Design of biologically active, conformationally constrained GnRH antagonists

Abstract

The introduction of conformational constraints into a flexible peptide hormone can be exploited to develop models for the conformation required for receptor binding and activity. In this review, we illustrate this approach to analog design using our work on antagonists of gonadotropin‐releasing hormone (GnRH). Design of a conformationally constrained, competitive antagonist of GnRH, cyclo[Δ^3,4 Pro‐D4ClPhe‐DTrp‐Ser‐Tyr‐DTrp‐NMeLeu‐Arg‐Pro‐βAla], led to the prediction of its bioactive conformation. Template forcing experiments show that this conformation is accessible to other active GnRH analogs. Two‐dimensional NMR studies verified the predicted conformation in solution.
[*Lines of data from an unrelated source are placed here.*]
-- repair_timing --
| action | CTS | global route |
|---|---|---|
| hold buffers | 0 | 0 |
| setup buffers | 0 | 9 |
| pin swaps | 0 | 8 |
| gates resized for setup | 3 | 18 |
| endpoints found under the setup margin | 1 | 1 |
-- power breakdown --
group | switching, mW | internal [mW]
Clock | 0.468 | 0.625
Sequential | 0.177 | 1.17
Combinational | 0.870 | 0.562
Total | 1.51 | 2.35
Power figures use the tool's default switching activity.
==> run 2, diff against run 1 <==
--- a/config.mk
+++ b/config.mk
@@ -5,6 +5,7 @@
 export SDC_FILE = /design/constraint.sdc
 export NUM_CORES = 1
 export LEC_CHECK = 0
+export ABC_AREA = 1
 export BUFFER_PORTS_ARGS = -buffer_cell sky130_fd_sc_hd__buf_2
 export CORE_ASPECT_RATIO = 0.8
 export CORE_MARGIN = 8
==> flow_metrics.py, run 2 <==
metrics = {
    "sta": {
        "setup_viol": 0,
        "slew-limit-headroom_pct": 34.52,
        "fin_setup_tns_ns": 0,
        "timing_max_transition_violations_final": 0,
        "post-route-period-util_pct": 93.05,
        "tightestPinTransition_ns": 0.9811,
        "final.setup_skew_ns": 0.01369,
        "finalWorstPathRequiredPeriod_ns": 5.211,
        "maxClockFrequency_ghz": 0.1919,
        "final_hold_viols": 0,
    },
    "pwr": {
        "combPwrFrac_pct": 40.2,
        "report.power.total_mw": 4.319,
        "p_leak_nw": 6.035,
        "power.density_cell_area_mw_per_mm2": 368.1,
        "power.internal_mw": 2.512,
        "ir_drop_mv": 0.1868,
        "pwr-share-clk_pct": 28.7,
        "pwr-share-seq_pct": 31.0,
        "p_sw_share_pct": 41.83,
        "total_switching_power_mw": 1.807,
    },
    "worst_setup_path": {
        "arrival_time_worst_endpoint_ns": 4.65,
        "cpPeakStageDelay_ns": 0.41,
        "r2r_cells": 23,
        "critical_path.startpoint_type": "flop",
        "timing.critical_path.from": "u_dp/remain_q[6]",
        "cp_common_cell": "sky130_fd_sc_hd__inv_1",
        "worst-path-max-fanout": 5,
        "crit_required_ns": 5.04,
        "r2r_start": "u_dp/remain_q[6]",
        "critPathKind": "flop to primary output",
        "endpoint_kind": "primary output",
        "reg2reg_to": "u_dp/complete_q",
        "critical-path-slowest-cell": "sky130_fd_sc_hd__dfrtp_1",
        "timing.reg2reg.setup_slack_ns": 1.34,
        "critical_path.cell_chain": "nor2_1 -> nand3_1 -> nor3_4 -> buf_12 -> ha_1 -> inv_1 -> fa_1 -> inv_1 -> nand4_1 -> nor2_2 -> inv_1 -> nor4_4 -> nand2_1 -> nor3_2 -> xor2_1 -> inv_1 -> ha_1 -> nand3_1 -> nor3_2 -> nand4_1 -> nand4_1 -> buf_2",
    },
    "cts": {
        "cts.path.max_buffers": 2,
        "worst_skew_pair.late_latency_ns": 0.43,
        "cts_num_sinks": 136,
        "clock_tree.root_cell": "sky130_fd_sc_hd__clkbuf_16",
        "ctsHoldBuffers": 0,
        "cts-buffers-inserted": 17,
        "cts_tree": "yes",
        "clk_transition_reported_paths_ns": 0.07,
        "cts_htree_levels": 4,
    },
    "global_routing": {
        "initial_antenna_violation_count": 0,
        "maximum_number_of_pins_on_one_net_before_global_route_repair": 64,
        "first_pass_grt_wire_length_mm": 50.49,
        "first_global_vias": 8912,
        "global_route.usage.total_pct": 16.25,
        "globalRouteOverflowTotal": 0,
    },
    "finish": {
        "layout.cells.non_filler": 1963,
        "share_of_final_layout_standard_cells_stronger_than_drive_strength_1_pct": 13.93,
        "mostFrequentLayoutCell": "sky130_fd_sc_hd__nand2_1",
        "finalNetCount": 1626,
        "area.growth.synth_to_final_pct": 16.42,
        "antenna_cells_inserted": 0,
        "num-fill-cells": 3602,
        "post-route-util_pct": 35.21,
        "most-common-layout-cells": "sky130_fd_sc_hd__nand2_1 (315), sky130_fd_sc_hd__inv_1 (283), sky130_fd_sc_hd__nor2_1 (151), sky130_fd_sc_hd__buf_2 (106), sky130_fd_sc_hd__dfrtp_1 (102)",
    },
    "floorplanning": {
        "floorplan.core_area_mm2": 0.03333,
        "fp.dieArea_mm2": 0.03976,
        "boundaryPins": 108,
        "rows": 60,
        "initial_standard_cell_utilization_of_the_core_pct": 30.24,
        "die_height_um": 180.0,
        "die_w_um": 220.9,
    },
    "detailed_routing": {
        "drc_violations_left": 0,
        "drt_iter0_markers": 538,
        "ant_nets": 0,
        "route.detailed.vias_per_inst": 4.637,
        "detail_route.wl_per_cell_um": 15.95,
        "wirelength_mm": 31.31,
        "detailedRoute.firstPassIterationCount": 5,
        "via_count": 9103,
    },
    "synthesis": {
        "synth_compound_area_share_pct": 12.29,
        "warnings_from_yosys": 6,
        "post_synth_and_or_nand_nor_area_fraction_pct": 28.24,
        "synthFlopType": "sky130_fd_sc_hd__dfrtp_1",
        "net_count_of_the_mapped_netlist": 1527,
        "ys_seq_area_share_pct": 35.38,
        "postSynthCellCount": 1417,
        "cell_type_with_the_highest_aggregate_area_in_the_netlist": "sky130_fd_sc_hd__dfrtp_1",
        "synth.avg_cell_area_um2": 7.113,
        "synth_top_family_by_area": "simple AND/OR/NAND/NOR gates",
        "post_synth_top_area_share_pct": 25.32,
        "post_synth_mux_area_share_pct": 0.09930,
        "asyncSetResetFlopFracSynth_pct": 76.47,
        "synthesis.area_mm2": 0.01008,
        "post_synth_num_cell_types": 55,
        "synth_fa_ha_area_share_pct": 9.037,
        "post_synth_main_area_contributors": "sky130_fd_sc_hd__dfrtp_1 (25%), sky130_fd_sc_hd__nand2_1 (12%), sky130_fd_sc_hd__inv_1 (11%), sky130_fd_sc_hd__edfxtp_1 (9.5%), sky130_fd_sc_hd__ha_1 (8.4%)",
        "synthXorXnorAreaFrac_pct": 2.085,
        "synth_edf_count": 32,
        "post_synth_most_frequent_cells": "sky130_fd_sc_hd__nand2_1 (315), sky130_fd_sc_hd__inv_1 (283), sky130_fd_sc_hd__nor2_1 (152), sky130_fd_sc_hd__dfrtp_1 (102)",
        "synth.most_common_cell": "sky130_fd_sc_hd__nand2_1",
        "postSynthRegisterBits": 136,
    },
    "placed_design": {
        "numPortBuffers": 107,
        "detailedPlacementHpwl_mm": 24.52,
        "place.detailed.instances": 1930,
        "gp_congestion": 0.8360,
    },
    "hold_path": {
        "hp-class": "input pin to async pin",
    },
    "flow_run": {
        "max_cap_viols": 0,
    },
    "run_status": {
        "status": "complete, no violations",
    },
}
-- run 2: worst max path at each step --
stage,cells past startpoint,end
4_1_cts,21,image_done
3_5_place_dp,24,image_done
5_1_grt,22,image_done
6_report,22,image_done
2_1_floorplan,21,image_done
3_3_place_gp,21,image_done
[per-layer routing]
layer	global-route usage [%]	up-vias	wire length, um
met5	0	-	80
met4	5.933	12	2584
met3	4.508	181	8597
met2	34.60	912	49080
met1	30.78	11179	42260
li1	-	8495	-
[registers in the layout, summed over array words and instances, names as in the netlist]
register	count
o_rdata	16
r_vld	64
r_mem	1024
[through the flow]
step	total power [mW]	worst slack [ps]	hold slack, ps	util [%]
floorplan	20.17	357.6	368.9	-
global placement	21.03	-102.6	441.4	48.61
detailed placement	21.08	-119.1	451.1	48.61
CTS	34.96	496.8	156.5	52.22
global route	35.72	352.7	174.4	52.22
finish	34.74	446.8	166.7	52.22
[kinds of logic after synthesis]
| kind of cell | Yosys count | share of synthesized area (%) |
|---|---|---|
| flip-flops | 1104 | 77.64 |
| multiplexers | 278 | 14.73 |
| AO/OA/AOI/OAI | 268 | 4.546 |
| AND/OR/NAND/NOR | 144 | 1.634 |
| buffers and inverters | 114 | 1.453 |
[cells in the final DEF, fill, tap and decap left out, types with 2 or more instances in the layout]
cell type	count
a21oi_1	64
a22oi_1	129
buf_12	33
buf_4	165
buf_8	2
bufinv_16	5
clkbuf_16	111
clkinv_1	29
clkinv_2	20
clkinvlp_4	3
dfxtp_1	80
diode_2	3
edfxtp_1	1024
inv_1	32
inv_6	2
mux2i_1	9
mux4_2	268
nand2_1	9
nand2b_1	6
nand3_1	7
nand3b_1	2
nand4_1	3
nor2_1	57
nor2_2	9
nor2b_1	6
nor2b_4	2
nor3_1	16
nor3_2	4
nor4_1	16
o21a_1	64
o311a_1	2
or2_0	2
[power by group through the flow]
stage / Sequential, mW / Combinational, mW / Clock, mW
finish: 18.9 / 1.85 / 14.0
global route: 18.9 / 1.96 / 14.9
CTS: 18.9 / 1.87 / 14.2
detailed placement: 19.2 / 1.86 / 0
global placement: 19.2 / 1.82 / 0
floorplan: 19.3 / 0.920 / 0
The predicted binding conformation has recently been used to design two new analogs incorporating side chain–side chain linkages suggested by the conformational model: These analogs were synthesized and the one predicted to be most similar to the parent conformation had equivalent potency while the second, designed to refine the conformational hypothesis, was found to exhibit enhanced potency, thus confirming the original binding conformation hypothesis. These compounds and their derivatives now provide a new class of GnRH antagonists possessing both high biological potency and limited conformational flexibility, thus making them ideal for both biophysical and structure–activity studies.